» **Description of the task**: The answer must consist of each line below that contains the word "operators", copied in full.

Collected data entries
- - - - -
[config.mk]
export PLATFORM = sky130hd
export DESIGN_NAME = ir_gaze_direction_classifier
export DESIGN_NICKNAME = d
export VERILOG_FILES = /design/src/rtl/gdc_pkg.sv /design/src/rtl/gdc_lane.sv /design/src/rtl/gdc_merge.sv /design/src/rtl/ir_gaze_direction_classifier.sv
export SDC_FILE = /design/constraint.sdc
export NUM_CORES = 1
export LEC_CHECK = 0
export BUFFER_PORTS_ARGS = -buffer_cell sky130_fd_sc_hd__buf_2
export CAP_MARGIN = 20
export CORE_MARGIN = 5
export CORE_UTILIZATION = 60
export CTS_CLUSTER_SIZE = 10
export DETAILED_ROUTE_END_ITERATION = 10
export HOLD_SLACK_MARGIN = 0.03
export MAX_ROUTING_LAYER = met4
export PLACE_DENSITY = 0.93
export SETUP_SLACK_MARGIN = 0.4
export SLEW_MARGIN = 10
export SYNTH_ARGS = -nofsm -noshare
export SYNTH_HDL_FRONTEND = slang
export SYNTH_SLANG_ARGS = --single-unit
[constraint.sdc]
create_clock -name clk -period 5.29 [get_ports clk]
set_input_delay 0.529 -clock clk [delete_from_list [all_inputs] [get_ports clk]]
set_output_delay 0.529 -clock clk [all_outputs]
set_load 0.02 [all_outputs]
[src/rtl/gdc_pkg.sv]
package gdc_pkg;

    localparam int SAMPLE_BITS     = 10;
    localparam int THR_BITS        = 16;
    localparam int THR_REG_BITS    = 4 * THR_BITS;
    localparam int DIR_BITS        = 3;
    localparam int PADDR_BITS      = 5;
    localparam int AVG_DIVISOR_DEF = 16;

    typedef struct packed {
        logic [SAMPLE_BITS-1:0] sample_outer_right;
        logic [SAMPLE_BITS-1:0] sample_outer_left;
        logic [SAMPLE_BITS-1:0] sample_inner_left;
    } in_word_t;

    typedef struct packed {
        logic [DIR_BITS-1:0]    gaze_direction;
        logic                   direction_changed;
        logic [SAMPLE_BITS-1:0] avg_outer_right;
        logic [SAMPLE_BITS-1:0] avg_outer_left;
        logic [SAMPLE_BITS-1:0] avg_inner_left;
    } out_word_t;

    // compare flags of one detector average against its four thresholds
    typedef struct packed {
        logic ge_lo;
        logic le_lo;
        logic ge_mid_lo;
        logic le_mid_lo;
        logic ge_mid_hi;
        logic le_mid_hi;
        logic ge_hi;
        logic le_hi;
    } cmp_t;

    typedef struct packed {
        logic advance;
        logic s1_valid;
    } stage_ctl_t;

endpackage

[src/rtl/gdc_lane.sv]
module gdc_lane #(
    parameter int AVG_DIVISOR = gdc_pkg::AVG_DIVISOR_DEF
) (
    input  logic                            clk,
    input  logic                            rst_n,
    input  logic                            load,
    input  logic [gdc_pkg::SAMPLE_BITS-1:0] sample,
    input  logic [gdc_pkg::THR_REG_BITS-1:0] thr,
    output logic [gdc_pkg::SAMPLE_BITS-1:0] avg,
    output gdc_pkg::cmp_t                   cmp
);

    localparam int SB    = gdc_pkg::SAMPLE_BITS;
    localparam int TB    = gdc_pkg::THR_BITS;
    // reciprocal with enough fraction bits to be exact for any |diff| below 2**SB
    localparam int SHIFT = SB + 8;
    localparam logic [SHIFT-1:0] RECIP = SHIFT'((2**SHIFT + AVG_DIVISOR - 1) / AVG_DIVISOR);

    logic [SB-1:0]       avg_reg;
    logic [SB-1:0]       avg_next;
    logic signed [SB:0]  diff;
    logic                diff_neg;
    logic [SB-1:0]       diff_mag;
    logic [SB+SHIFT-1:0] prod;
    logic [SB-1:0]       quot;

    logic signed [TB-1:0] avg_s;
    logic signed [TB-1:0] thr_lo;
    logic signed [TB-1:0] thr_mid_lo;
    logic signed [TB-1:0] thr_mid_hi;
    logic signed [TB-1:0] thr_hi;

    // avg += (sample - avg) / AVG_DIVISOR, quotient rounded toward zero
    always_comb
    begin
        diff     = $signed({1'b0, sample}) - $signed({1'b0, avg_reg});
        diff_neg = diff[SB];
        diff_mag = diff_neg ? SB'(-diff) : diff[SB-1:0];
        prod     = {{SHIFT{1'b0}}, diff_mag} * {{SB{1'b0}}, RECIP};
        quot     = prod[SB+SHIFT-1:SHIFT];
        avg_next = diff_neg ? (avg_reg - quot) : (avg_reg + quot);
    end

    always_ff @(posedge clk or negedge rst_n)
    begin
        if (!rst_n)
        begin
            avg_reg <= '0;
        end
        else if (load)
        begin
            avg_reg <= avg_next;
        end
    end

    assign avg = avg_reg;

    always_comb
    begin
        avg_s      = $signed({{(TB-SB){1'b0}}, avg_reg});
        thr_lo     = $signed(thr[TB-1:0]);
        thr_mid_lo = $signed(thr[2*TB-1:TB]);
        thr_mid_hi = $signed(thr[3*TB-1:2*TB]);
        thr_hi     = $signed(thr[4*TB-1:3*TB]);

        cmp.ge_lo     = avg_s >= thr_lo;
        cmp.le_lo     = avg_s <= thr_lo;
        cmp.ge_mid_lo = avg_s >= thr_mid_lo;
        cmp.le_mid_lo = avg_s <= thr_mid_lo;
        cmp.ge_mid_hi = avg_s >= thr_mid_hi;
        cmp.le_mid_hi = avg_s <= thr_mid_hi;
        cmp.ge_hi     = avg_s >= thr_hi;
        cmp.le_hi     = avg_s <= thr_hi;
    end

`ifndef NO_ASSERTIONS
    // the new average lies between the old average and the sample
    a_avg_bounded: assert property (@(posedge clk) disable iff (!rst_n)
        load |=> (($past(sample) >= $past(avg_reg))
                  ? (avg_reg >= $past(avg_reg) && avg_reg <= $past(sample))
                  : (avg_reg <= $past(avg_reg) && avg_reg >= $past(sample))))
        else $error("lane average left the range between old average and sample");
`endif

endmodule

[src/rtl/gdc_merge.sv]
module gdc_merge (
    input  logic                            clk,
    input  logic                            rst_n,
    input  gdc_pkg::stage_ctl_t             ctl,
    input  gdc_pkg::cmp_t                   cmp_r,
    input  gdc_pkg::cmp_t                   cmp_l,
    input  gdc_pkg::cmp_t                   cmp_i,
    input  logic [gdc_pkg::SAMPLE_BITS-1:0] avg_r,
    input  logic [gdc_pkg::SAMPLE_BITS-1:0] avg_l,
    input  logic [gdc_pkg::SAMPLE_BITS-1:0] avg_i,
    output logic                            result_valid,
    output gdc_pkg::out_word_t              result
);

    typedef enum logic [gdc_pkg::DIR_BITS-1:0] {
        CENTER     = 3'd0,
        UP         = 3'd1,
        RIGHT      = 3'd2,
        DOWN       = 3'd3,
        LEFT       = 3'd4,
        DOWN_RIGHT = 3'd5,
        UP_LEFT    = 3'd6
    } state_t;

    state_t             state_reg;
    state_t             state_next;
    logic               result_valid_reg;
    gdc_pkg::out_word_t result_reg;
    logic               load;

    assign load = ctl.advance && ctl.s1_valid;

    always_comb
    begin
        state_next = state_reg;
        unique case (state_reg)
            CENTER:
            begin
                priority if (cmp_l.ge_hi && cmp_i.le_lo && cmp_r.le_lo)
                    state_next = RIGHT;
                else if (cmp_l.le_lo && cmp_i.ge_hi && cmp_r.ge_hi)
                    state_next = LEFT;
                else if (cmp_l.ge_mid_hi && cmp_l.le_hi && cmp_i.ge_mid_lo
                         && cmp_i.le_mid_hi && cmp_r.ge_hi)
                    state_next = UP;
                else if (cmp_l.ge_mid_hi && cmp_l.le_hi && cmp_i.ge_lo
                         && cmp_i.le_mid_lo && cmp_r.ge_hi)
                    state_next = DOWN;
                else if (cmp_l.ge_hi && cmp_i.ge_mid_lo && cmp_i.le_mid_hi && cmp_r.ge_hi)
                    state_next = UP_LEFT;
                else if (cmp_l.ge_hi && cmp_i.le_lo && cmp_r.ge_hi)
                    state_next = DOWN_RIGHT;
                else
                    state_next = CENTER;
            end
            RIGHT:
            begin
                if (cmp_l.le_mid_hi && cmp_i.ge_mid_lo && cmp_r.ge_mid_lo)
                    state_next = CENTER;
            end
            LEFT:
            begin
                if (cmp_l.ge_mid_lo && cmp_i.le_mid_hi && cmp_r.le_mid_hi)
                    state_next = CENTER;
            end
            UP:
            begin
                if (cmp_l.le_mid_hi && cmp_r.le_hi)
                    state_next = CENTER;
            end
            DOWN:
            begin
                if (cmp_l.le_mid_hi && cmp_i.ge_mid_lo && cmp_r.le_hi)
                    state_next = CENTER;
            end
            UP_LEFT:
            begin
                if (cmp_l.le_mid_hi && cmp_r.le_mid_hi)
                    state_next = CENTER;
            end
            DOWN_RIGHT:
            begin
                if (cmp_l.le_mid_hi && cmp_i.ge_mid_lo && cmp_r.le_mid_hi)
                    state_next = CENTER;
            end
            default:
            begin
                state_next = state_reg;
            end
        endcase
    end

    always_ff @(posedge clk or negedge rst_n)
    begin
        if (!rst_n)
        begin
            state_reg        <= CENTER;
            result_valid_reg <= 1'b0;
            result_reg       <= '0;
        end
        else if (ctl.advance)
        begin
            result_valid_reg <= ctl.s1_valid;
            if (ctl.s1_valid)
            begin
                state_reg                    <= state_next;
                result_reg.gaze_direction    <= state_next;
                result_reg.direction_changed <= (state_next != state_reg);
                result_reg.avg_outer_right   <= avg_r;
                result_reg.avg_outer_left    <= avg_l;
                result_reg.avg_inner_left    <= avg_i;
            end
        end
    end

    assign result_valid = result_valid_reg;
    assign result       = result_reg;

`ifndef NO_ASSERTIONS
    a_changed_flag: assert property (@(posedge clk) disable iff (!rst_n)
        load |=> result_reg.direction_changed
                 == (result_reg.gaze_direction != $past(state_reg)))
        else $error("changed flag does not match the direction move");

    a_dir_tracks_state: assert property (@(posedge clk) disable iff (!rst_n)
        result_valid_reg |-> result_reg.gaze_direction == state_reg)
        else $error("shown direction differs from direction state");
`endif

endmodule

[src/rtl/ir_gaze_direction_classifier.sv]
// pipeline: lane average registers (stage 1), then merge output register
// throughput: one sample word per cycle while the output is not stalled; the
//   average feedback closes in stage 1 and the direction machine in stage 2
// reset: rst_n is asynchronous, active low; it clears the averages to zero,
//   the direction to center, all thresholds to zero and empties the pipeline
module ir_gaze_direction_classifier #(
    parameter int AVG_DIVISOR = gdc_pkg::AVG_DIVISOR_DEF
) (
    input  logic                             clk,
    input  logic                             rst_n,
    input  logic                             sample_valid,
    output logic                             sample_ready,
    input  gdc_pkg::in_word_t                sample,
    output logic                             result_valid,
    input  logic                             result_ready,
    output gdc_pkg::out_word_t               result,
    input  logic                             psel,
    input  logic                             penable,
    input  logic                             pwrite,
    input  logic [gdc_pkg::PADDR_BITS-1:0]   paddr,
    input  logic [gdc_pkg::THR_REG_BITS-1:0] pwdata,
    output logic [gdc_pkg::THR_REG_BITS-1:0] prdata,
    output logic                             pready
);

    localparam logic [1:0] REG_OUTER_RIGHT = 2'd0;
    localparam logic [1:0] REG_OUTER_LEFT  = 2'd1;
    localparam logic [1:0] REG_INNER_LEFT  = 2'd2;

    logic [gdc_pkg::THR_REG_BITS-1:0] thr_r_reg;
    logic [gdc_pkg::THR_REG_BITS-1:0] thr_l_reg;
    logic [gdc_pkg::THR_REG_BITS-1:0] thr_i_reg;
    logic [1:0]                       reg_idx;
    logic                             cfg_write;

    logic                s1_valid_reg;
    logic                s1_valid_next;
    logic                load;
    logic                advance;
    gdc_pkg::stage_ctl_t ctl;

    logic [gdc_pkg::SAMPLE_BITS-1:0] avg_r;
    logic [gdc_pkg::SAMPLE_BITS-1:0] avg_l;
    logic [gdc_pkg::SAMPLE_BITS-1:0] avg_i;
    gdc_pkg::cmp_t                   cmp_r;
    gdc_pkg::cmp_t                   cmp_l;
    gdc_pkg::cmp_t                   cmp_i;

    // configuration registers at 8-byte spacing
    assign pready    = 1'b1;
    assign reg_idx   = paddr[4:3];
    assign cfg_write = psel && penable && pwrite;

    always_ff @(posedge clk or negedge rst_n)
    begin
        if (!rst_n)
        begin
            thr_r_reg <= '0;
            thr_l_reg <= '0;
            thr_i_reg <= '0;
        end
        else if (cfg_write)
        begin
            unique case (reg_idx)
                REG_OUTER_RIGHT: thr_r_reg <= pwdata;
                REG_OUTER_LEFT:  thr_l_reg <= pwdata;
                REG_INNER_LEFT:  thr_i_reg <= pwdata;
                default:         ;
            endcase
        end
    end

    always_comb
    begin
        unique case (reg_idx)
            REG_OUTER_RIGHT: prdata = thr_r_reg;
            REG_OUTER_LEFT:  prdata = thr_l_reg;
            REG_INNER_LEFT:  prdata = thr_i_reg;
            default:         prdata = '0;
        endcase
    end

    // stage 1 is the lane averages, stage 2 the output register in the merge
    assign advance      = !result_valid || result_ready;
    assign sample_ready = !s1_valid_reg || advance;
    assign load         = sample_valid && sample_ready;

    always_comb
    begin
        s1_valid_next = s1_valid_reg;
        if (load)
            s1_valid_next = 1'b1;
        else if (advance)
            s1_valid_next = 1'b0;
    end

    always_ff @(posedge clk or negedge rst_n)
    begin
        if (!rst_n)
        begin
            s1_valid_reg <= 1'b0;
        end
        else
        begin
            s1_valid_reg <= s1_valid_next;
        end
    end

    assign ctl.advance  = advance;
    assign ctl.s1_valid = s1_valid_reg;

    gdc_lane #(
        .AVG_DIVISOR(AVG_DIVISOR)
    ) u_lane_r (
        .clk    (clk),
        .rst_n  (rst_n),
        .load   (load),
        .sample (sample.sample_outer_right),
        .thr    (thr_r_reg),
        .avg    (avg_r),
        .cmp    (cmp_r)
    );

    gdc_lane #(
        .AVG_DIVISOR(AVG_DIVISOR)
    ) u_lane_l (
        .clk    (clk),
        .rst_n  (rst_n),
        .load   (load),
        .sample (sample.sample_outer_left),
        .thr    (thr_l_reg),
        .avg    (avg_l),
        .cmp    (cmp_l)
    );

    gdc_lane #(
        .AVG_DIVISOR(AVG_DIVISOR)
    ) u_lane_i (
        .clk    (clk),
        .rst_n  (rst_n),
        .load   (load),
        .sample (sample.sample_inner_left),
        .thr    (thr_i_reg),
        .avg    (avg_i),
        .cmp    (cmp_i)
    );

    gdc_merge u_merge (
        .clk          (clk),
        .rst_n        (rst_n),
        .ctl          (ctl),
        .cmp_r        (cmp_r),
        .cmp_l        (cmp_l),
        .cmp_i        (cmp_i),
        .avg_r        (avg_r),
        .avg_l        (avg_l),
        .avg_i        (avg_i),
        .result_valid (result_valid),
        .result       (result)
    );

`ifndef NO_ASSERTIONS
    a_result_from_stage1: assert property (@(posedge clk) disable iff (!rst_n)
        $rose(result_valid) |-> $past(s1_valid_reg))
        else $error("result word appeared without a word in the lane stage");

    a_stall_only_when_full: assert property (@(posedge clk) disable iff (!rst_n)
        !sample_ready |-> s1_valid_reg && result_valid && !result_ready)
        else $error("sample side stalled while the pipeline had room");
`endif

endmodule
======== Word level (Yosys, flattened, before mapping) ========
Index checks and enable logic that the tools add are counted.
operators by class
  $add $sub $neg .......................... 12
  magnitude comparators ................... 17
  equal/unequal tests ..................... 9
  mux-type cells .......................... 22
  reductions and logical operators ........ 37
operator list
  cell                  count
  $pmux W64 S3          1
  $le A11 B16 Y1        9
  $ge A11 B16 Y1        8
  $mux W10              6
  $mux W3               12
  $sub A10 B10 Y11      3
  $add A10 B6 Y10       3
  $neg A10 Y10          3
  $sub A10 B6 Y10       3
  $logic_and A1 B1 Y1   26
  $pmux W3 S7           1
  $eq A3 B3 Y1 const B  3
  $reduce_and A2 Y1     4
  $eq A3 B2 Y1 const B  2
  $eq A3 B1 Y1 const B  1
  $logic_not A3 Y1      1
  $ne A3 B3 Y1          1
  $eq A2 B1 Y1 const B  1
  $eq A2 B2 Y1 const B  1
  $logic_not A1 Y1      2
  $logic_not A2 Y1      1
  $logic_or A1 B1 Y1    2
  $mux W1               2
  $reduce_bool A2 Y1    1
word-level totals
  flip-flop bits (word level) ............. 258
  input port bits ......................... 106

======== Depth between registers and ports, before layout ========
  depth in word-level cells ............... 11
  mapped depth ............................ 27
  gate-level depth less buffers ........... 26

======== Cells and area by module ========
Synthesis repeated with hierarchy kept, for this count alone.
second synthesis, totals
  cell total of the unflattened synthesis .. 1760
  area total of the unflattened synthesis .. 18052.3 um2
modules (own cells, without submodules)
  module                        instances  cells an instance  area an instance (um2)  seq. area each (um2)
  ir_gaze_direction_classifier  1          629                8685.8                  4829.6
  gdc_lane at u_lane_i ...      2          338                2607.5                  250.2
  gdc_lane at u_lane_l          1          338                2613.8                  250.2
  gdc_merge                     1          117                1537.7                  875.8

======== Worst setup path after synthesis ========
No wires, ideal clock.
  path kind ............................... input-to-reg
  start point ............................. in sample[10] (netlist bit)
  end point ............................... reg u_lane_l.avg_reg[9], in the netlist u_lane_l.avg[9]
  library setup time ...................... 141 ps
  data arrival time ....................... 4754 ps
  setup slack ............................. 395 ps
  stages on the path ...................... 25
  buffers on the path ..................... 1
  cells stage by stage .................... inv_1 -> ha_1 -> fa_1 -> nor2b_1 -> o21ai_0 -> a21oi_1 -> o31ai_1 -> a21oi_1 -> a31o_2 -> clkbuf_1 -> a21oi_1 -> xor2_1 -> inv_1 -> ha_1 -> mux2i_1 -> ha_1 -> nor2b_1 -> o21ai_0 -> a21oi_1 -> o21ai_0 -> a21oi_1 -> a31oi_1 -> nor3_1 -> a211oi_1 -> o2111ai_1
between the ends
  longest elaborated chain between the ends .. 5
  elaborated cells on any way between the ends .. 6
  classes of those cells .................. 4 x add/sub; 2 x mux
ends and longest elaborated chain
  item                                                line                                source
  from (decl)                                         ir_gaze_direction_classifier.sv:13  input gdc_pkg::in_word_t sample,
  $sub A10 B10 Y11 *                                  gdc_lane.sv:36                      diff = $signed({1'b0, sample}) - $signed({1'b0, avg_reg});
  $neg A10 Y10                                        gdc_lane.sv:38                      diff_mag = diff_neg ? SB'(-diff) : diff[SB-1:0];
  $mux W10                                            gdc_lane.sv:38
  $add A10 B6 Y10 or $sub A10 B6 Y10 (tied branches)  gdc_lane.sv:41                      avg_next = diff_neg ? (avg_reg - quot) : (avg_reg + quot);
  $mux W10 *                                          gdc_lane.sv:41
  to (signal assigned)                                gdc_lane.sv:52                      avg_reg <= avg_next;
  to (decl)                                           gdc_lane.sv:19                      logic [SB-1:0] avg_reg;
Every way passes the cells marked *; elsewhere a longest branch is shown, timed or not.
A chain may end at the register's enable or synchronous reset.

======== Final worst setup path ========
  start point ............................. reg u_lane_l.avg_reg[2], in the netlist u_lane_l.avg[2]
  end point ............................... reg u_lane_l.avg_reg[9], in the netlist u_lane_l.avg[9]
between the ends
  longest elaborated chain between the ends .. 5
  elaborated cells on any way between the ends .. 6
  classes of those cells .................. 4 x add/sub; 2 x mux
ends and longest elaborated chain
  item                                                line
  $sub A10 B10 Y11                                    gdc_lane.sv:36
  $neg A10 Y10                                        gdc_lane.sv:38
  $mux W10                                            gdc_lane.sv:38
  $add A10 B6 Y10 or $sub A10 B6 Y10 (tied branches)  gdc_lane.sv:41
  $mux W10 *                                          gdc_lane.sv:41
Marks and branches as above.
- - - - -
» **Response to this task**:
operators by class
  reductions and logical operators ........ 37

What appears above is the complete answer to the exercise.